■ **WHAT TO PRODUCE**:
Nothing in the records should differ when they are repeated. Restate them word for word.

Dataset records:
━━━━━━━━━━━━━━━━━━━━━━━━━━━━━━

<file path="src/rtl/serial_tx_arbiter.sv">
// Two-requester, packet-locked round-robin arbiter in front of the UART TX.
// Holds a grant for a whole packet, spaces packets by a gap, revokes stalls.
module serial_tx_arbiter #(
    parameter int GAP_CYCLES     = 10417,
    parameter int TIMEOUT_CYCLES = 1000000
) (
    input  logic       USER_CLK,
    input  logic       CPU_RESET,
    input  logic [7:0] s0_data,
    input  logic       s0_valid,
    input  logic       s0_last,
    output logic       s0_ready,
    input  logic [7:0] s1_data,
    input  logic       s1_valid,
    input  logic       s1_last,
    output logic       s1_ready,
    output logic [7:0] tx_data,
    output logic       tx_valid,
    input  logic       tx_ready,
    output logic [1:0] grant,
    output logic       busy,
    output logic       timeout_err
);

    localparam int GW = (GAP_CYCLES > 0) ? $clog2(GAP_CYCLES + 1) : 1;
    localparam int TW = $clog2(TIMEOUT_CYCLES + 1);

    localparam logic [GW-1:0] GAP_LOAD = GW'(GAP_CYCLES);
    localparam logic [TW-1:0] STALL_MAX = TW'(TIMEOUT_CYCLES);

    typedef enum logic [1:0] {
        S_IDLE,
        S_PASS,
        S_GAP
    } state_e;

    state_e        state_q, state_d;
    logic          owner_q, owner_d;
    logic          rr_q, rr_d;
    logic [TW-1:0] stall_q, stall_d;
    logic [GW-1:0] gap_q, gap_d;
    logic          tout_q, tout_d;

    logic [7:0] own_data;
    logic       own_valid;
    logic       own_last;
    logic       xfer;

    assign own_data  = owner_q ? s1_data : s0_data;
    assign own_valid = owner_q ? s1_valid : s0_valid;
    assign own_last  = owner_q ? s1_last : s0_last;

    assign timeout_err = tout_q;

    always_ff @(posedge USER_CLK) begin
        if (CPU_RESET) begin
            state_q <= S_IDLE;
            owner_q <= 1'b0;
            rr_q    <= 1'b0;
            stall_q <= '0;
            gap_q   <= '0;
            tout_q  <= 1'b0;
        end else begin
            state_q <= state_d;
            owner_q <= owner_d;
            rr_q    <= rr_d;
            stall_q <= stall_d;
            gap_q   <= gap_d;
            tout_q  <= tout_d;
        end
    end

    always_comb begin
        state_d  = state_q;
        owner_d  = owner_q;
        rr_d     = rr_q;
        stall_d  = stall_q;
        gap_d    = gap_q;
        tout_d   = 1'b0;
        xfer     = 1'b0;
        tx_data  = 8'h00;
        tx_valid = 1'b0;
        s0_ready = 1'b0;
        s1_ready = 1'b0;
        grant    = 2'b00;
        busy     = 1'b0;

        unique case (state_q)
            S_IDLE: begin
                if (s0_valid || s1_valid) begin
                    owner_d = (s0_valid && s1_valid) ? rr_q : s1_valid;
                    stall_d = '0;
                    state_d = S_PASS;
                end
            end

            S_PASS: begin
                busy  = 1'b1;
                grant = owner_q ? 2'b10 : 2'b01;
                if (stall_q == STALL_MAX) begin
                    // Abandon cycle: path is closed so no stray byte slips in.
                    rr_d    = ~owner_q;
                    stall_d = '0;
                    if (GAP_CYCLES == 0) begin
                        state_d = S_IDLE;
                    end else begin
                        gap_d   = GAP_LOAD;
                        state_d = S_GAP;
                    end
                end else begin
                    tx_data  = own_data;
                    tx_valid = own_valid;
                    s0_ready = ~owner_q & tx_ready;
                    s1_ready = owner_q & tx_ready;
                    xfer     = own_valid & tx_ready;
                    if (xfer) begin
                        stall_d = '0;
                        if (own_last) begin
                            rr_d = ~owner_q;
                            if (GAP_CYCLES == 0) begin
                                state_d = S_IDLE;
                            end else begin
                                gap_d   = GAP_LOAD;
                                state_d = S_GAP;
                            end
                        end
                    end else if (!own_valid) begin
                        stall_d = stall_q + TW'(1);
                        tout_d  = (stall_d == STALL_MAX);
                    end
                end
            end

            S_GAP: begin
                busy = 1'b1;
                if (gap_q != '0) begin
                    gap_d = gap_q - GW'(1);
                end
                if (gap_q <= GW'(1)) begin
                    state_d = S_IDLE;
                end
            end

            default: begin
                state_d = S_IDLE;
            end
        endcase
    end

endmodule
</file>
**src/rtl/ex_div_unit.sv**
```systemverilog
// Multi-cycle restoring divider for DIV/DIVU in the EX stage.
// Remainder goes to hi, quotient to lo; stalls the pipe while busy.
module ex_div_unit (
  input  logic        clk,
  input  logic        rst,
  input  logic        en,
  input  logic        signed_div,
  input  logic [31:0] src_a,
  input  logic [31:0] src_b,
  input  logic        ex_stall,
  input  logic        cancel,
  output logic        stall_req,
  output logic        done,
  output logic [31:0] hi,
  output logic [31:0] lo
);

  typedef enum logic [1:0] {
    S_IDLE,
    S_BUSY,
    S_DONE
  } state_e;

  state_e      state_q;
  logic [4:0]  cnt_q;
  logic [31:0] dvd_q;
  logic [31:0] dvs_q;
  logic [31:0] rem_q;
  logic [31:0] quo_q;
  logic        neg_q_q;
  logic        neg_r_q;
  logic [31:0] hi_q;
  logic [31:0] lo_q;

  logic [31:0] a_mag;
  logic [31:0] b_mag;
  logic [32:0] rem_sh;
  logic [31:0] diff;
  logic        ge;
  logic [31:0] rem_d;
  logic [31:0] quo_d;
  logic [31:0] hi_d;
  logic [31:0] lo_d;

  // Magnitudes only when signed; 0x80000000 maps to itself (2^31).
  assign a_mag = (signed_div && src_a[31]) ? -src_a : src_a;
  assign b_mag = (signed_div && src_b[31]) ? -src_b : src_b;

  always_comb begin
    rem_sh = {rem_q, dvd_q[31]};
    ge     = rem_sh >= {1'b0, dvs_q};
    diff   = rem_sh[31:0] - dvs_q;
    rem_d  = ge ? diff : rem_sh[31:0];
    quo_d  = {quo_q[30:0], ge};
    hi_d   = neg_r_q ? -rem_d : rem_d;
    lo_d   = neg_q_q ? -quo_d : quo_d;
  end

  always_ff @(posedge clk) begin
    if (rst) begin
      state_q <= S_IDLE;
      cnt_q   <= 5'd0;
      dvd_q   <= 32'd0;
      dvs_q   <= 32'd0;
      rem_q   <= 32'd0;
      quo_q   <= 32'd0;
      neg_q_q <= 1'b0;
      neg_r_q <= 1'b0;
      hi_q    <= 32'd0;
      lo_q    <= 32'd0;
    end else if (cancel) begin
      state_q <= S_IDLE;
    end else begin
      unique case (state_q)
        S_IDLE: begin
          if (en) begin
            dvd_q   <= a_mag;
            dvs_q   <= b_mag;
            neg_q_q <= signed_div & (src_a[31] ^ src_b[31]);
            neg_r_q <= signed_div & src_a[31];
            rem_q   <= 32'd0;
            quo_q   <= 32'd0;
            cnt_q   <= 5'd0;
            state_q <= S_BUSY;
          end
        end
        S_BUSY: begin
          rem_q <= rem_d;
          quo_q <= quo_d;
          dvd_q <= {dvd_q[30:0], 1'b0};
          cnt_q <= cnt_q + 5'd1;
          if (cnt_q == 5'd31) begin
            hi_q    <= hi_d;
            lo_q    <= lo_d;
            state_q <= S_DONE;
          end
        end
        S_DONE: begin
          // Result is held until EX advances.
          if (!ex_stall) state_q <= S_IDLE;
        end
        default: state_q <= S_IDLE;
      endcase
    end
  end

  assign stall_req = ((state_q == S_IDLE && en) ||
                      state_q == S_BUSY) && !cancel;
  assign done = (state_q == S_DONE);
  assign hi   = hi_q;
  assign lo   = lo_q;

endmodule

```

━━━━━━━━━━━━━━━━━━━━━━━━━━━━━━

■ **ANSWER SECTION**:
<file path="src/rtl/serial_tx_arbiter.sv">
// Two-requester, packet-locked round-robin arbiter in front of the UART TX.
// Holds a grant for a whole packet, spaces packets by a gap, revokes stalls.
module serial_tx_arbiter #(
    parameter int GAP_CYCLES     = 10417,
    parameter int TIMEOUT_CYCLES = 1000000
) (
    input  logic       USER_CLK,
    input  logic       CPU_RESET,
    input  logic [7:0] s0_data,
    input  logic       s0_valid,
    input  logic       s0_last,
    output logic       s0_ready,
    input  logic [7:0] s1_data,
    input  logic       s1_valid,
    input  logic       s1_last,
    output logic       s1_ready,
    output logic [7:0] tx_data,
    output logic       tx_valid,
    input  logic       tx_ready,
    output logic [1:0] grant,
    output logic       busy,
    output logic       timeout_err
);

    localparam int GW = (GAP_CYCLES > 0) ? $clog2(GAP_CYCLES + 1) : 1;
    localparam int TW = $clog2(TIMEOUT_CYCLES + 1);

    localparam logic [GW-1:0] GAP_LOAD = GW'(GAP_CYCLES);
    localparam logic [TW-1:0] STALL_MAX = TW'(TIMEOUT_CYCLES);

    typedef enum logic [1:0] {
        S_IDLE,
        S_PASS,
        S_GAP
    } state_e;

    state_e        state_q, state_d;
    logic          owner_q, owner_d;
    logic          rr_q, rr_d;
    logic [TW-1:0] stall_q, stall_d;
    logic [GW-1:0] gap_q, gap_d;
    logic          tout_q, tout_d;

    logic [7:0] own_data;
    logic       own_valid;
    logic       own_last;
    logic       xfer;

    assign own_data  = owner_q ? s1_data : s0_data;
    assign own_valid = owner_q ? s1_valid : s0_valid;
    assign own_last  = owner_q ? s1_last : s0_last;

    assign timeout_err = tout_q;

    always_ff @(posedge USER_CLK) begin
        if (CPU_RESET) begin
            state_q <= S_IDLE;
            owner_q <= 1'b0;
            rr_q    <= 1'b0;
            stall_q <= '0;
            gap_q   <= '0;
            tout_q  <= 1'b0;
        end else begin
            state_q <= state_d;
            owner_q <= owner_d;
            rr_q    <= rr_d;
            stall_q <= stall_d;
            gap_q   <= gap_d;
            tout_q  <= tout_d;
        end
    end

    always_comb begin
        state_d  = state_q;
        owner_d  = owner_q;
        rr_d     = rr_q;
        stall_d  = stall_q;
        gap_d    = gap_q;
        tout_d   = 1'b0;
        xfer     = 1'b0;
        tx_data  = 8'h00;
        tx_valid = 1'b0;
        s0_ready = 1'b0;
        s1_ready = 1'b0;
        grant    = 2'b00;
        busy     = 1'b0;

        unique case (state_q)
            S_IDLE: begin
                if (s0_valid || s1_valid) begin
                    owner_d = (s0_valid && s1_valid) ? rr_q : s1_valid;
                    stall_d = '0;
                    state_d = S_PASS;
                end
            end

            S_PASS: begin
                busy  = 1'b1;
                grant = owner_q ? 2'b10 : 2'b01;
                if (stall_q == STALL_MAX) begin
                    // Abandon cycle: path is closed so no stray byte slips in.
                    rr_d    = ~owner_q;
                    stall_d = '0;
                    if (GAP_CYCLES == 0) begin
                        state_d = S_IDLE;
                    end else begin
                        gap_d   = GAP_LOAD;
                        state_d = S_GAP;
                    end
                end else begin
                    tx_data  = own_data;
                    tx_valid = own_valid;
                    s0_ready = ~owner_q & tx_ready;
                    s1_ready = owner_q & tx_ready;
                    xfer     = own_valid & tx_ready;
                    if (xfer) begin
                        stall_d = '0;
                        if (own_last) begin
                            rr_d = ~owner_q;
                            if (GAP_CYCLES == 0) begin
                                state_d = S_IDLE;
                            end else begin
                                gap_d   = GAP_LOAD;
                                state_d = S_GAP;
                            end
                        end
                    end else if (!own_valid) begin
                        stall_d = stall_q + TW'(1);
                        tout_d  = (stall_d == STALL_MAX);
                    end
                end
            end

            S_GAP: begin
                busy = 1'b1;
                if (gap_q != '0) begin
                    gap_d = gap_q - GW'(1);
                end
                if (gap_q <= GW'(1)) begin
                    state_d = S_IDLE;
                end
            end

            default: begin
                state_d = S_IDLE;
            end
        endcase
    end

endmodule
</file>
**src/rtl/ex_div_unit.sv**
```systemverilog
// Multi-cycle restoring divider for DIV/DIVU in the EX stage.
// Remainder goes to hi, quotient to lo; stalls the pipe while busy.
module ex_div_unit (
  input  logic        clk,
  input  logic        rst,
  input  logic        en,
  input  logic        signed_div,
  input  logic [31:0] src_a,
  input  logic [31:0] src_b,
  input  logic        ex_stall,
  input  logic        cancel,
  output logic        stall_req,
  output logic        done,
  output logic [31:0] hi,
  output logic [31:0] lo
);

  typedef enum logic [1:0] {
    S_IDLE,
    S_BUSY,
    S_DONE
  } state_e;

  state_e      state_q;
  logic [4:0]  cnt_q;
  logic [31:0] dvd_q;
  logic [31:0] dvs_q;
  logic [31:0] rem_q;
  logic [31:0] quo_q;
  logic        neg_q_q;
  logic        neg_r_q;
  logic [31:0] hi_q;
  logic [31:0] lo_q;

  logic [31:0] a_mag;
  logic [31:0] b_mag;
  logic [32:0] rem_sh;
  logic [31:0] diff;
  logic        ge;
  logic [31:0] rem_d;
  logic [31:0] quo_d;
  logic [31:0] hi_d;
  logic [31:0] lo_d;

  // Magnitudes only when signed; 0x80000000 maps to itself (2^31).
  assign a_mag = (signed_div && src_a[31]) ? -src_a : src_a;
  assign b_mag = (signed_div && src_b[31]) ? -src_b : src_b;

  always_comb begin
    rem_sh = {rem_q, dvd_q[31]};
    ge     = rem_sh >= {1'b0, dvs_q};
    diff   = rem_sh[31:0] - dvs_q;
    rem_d  = ge ? diff : rem_sh[31:0];
    quo_d  = {quo_q[30:0], ge};
    hi_d   = neg_r_q ? -rem_d : rem_d;
    lo_d   = neg_q_q ? -quo_d : quo_d;
  end

  always_ff @(posedge clk) begin
    if (rst) begin
      state_q <= S_IDLE;
      cnt_q   <= 5'd0;
      dvd_q   <= 32'd0;
      dvs_q   <= 32'd0;
      rem_q   <= 32'd0;
      quo_q   <= 32'd0;
      neg_q_q <= 1'b0;
      neg_r_q <= 1'b0;
      hi_q    <= 32'd0;
      lo_q    <= 32'd0;
    end else if (cancel) begin
      state_q <= S_IDLE;
    end else begin
      unique case (state_q)
        S_IDLE: begin
          if (en) begin
            dvd_q   <= a_mag;
            dvs_q   <= b_mag;
            neg_q_q <= signed_div & (src_a[31] ^ src_b[31]);
            neg_r_q <= signed_div & src_a[31];
            rem_q   <= 32'd0;
            quo_q   <= 32'd0;
            cnt_q   <= 5'd0;
            state_q <= S_BUSY;
          end
        end
        S_BUSY: begin
          rem_q <= rem_d;
          quo_q <= quo_d;
          dvd_q <= {dvd_q[30:0], 1'b0};
          cnt_q <= cnt_q + 5'd1;
          if (cnt_q == 5'd31) begin
            hi_q    <= hi_d;
            lo_q    <= lo_d;
            state_q <= S_DONE;
          end
        end
        S_DONE: begin
          // Result is held until EX advances.
          if (!ex_stall) state_q <= S_IDLE;
        end
        default: state_q <= S_IDLE;
      endcase
    end
  end

  assign stall_req = ((state_q == S_IDLE && en) ||
                      state_q == S_BUSY) && !cancel;
  assign done = (state_q == S_DONE);
  assign hi   = hi_q;
  assign lo   = lo_q;

endmodule

```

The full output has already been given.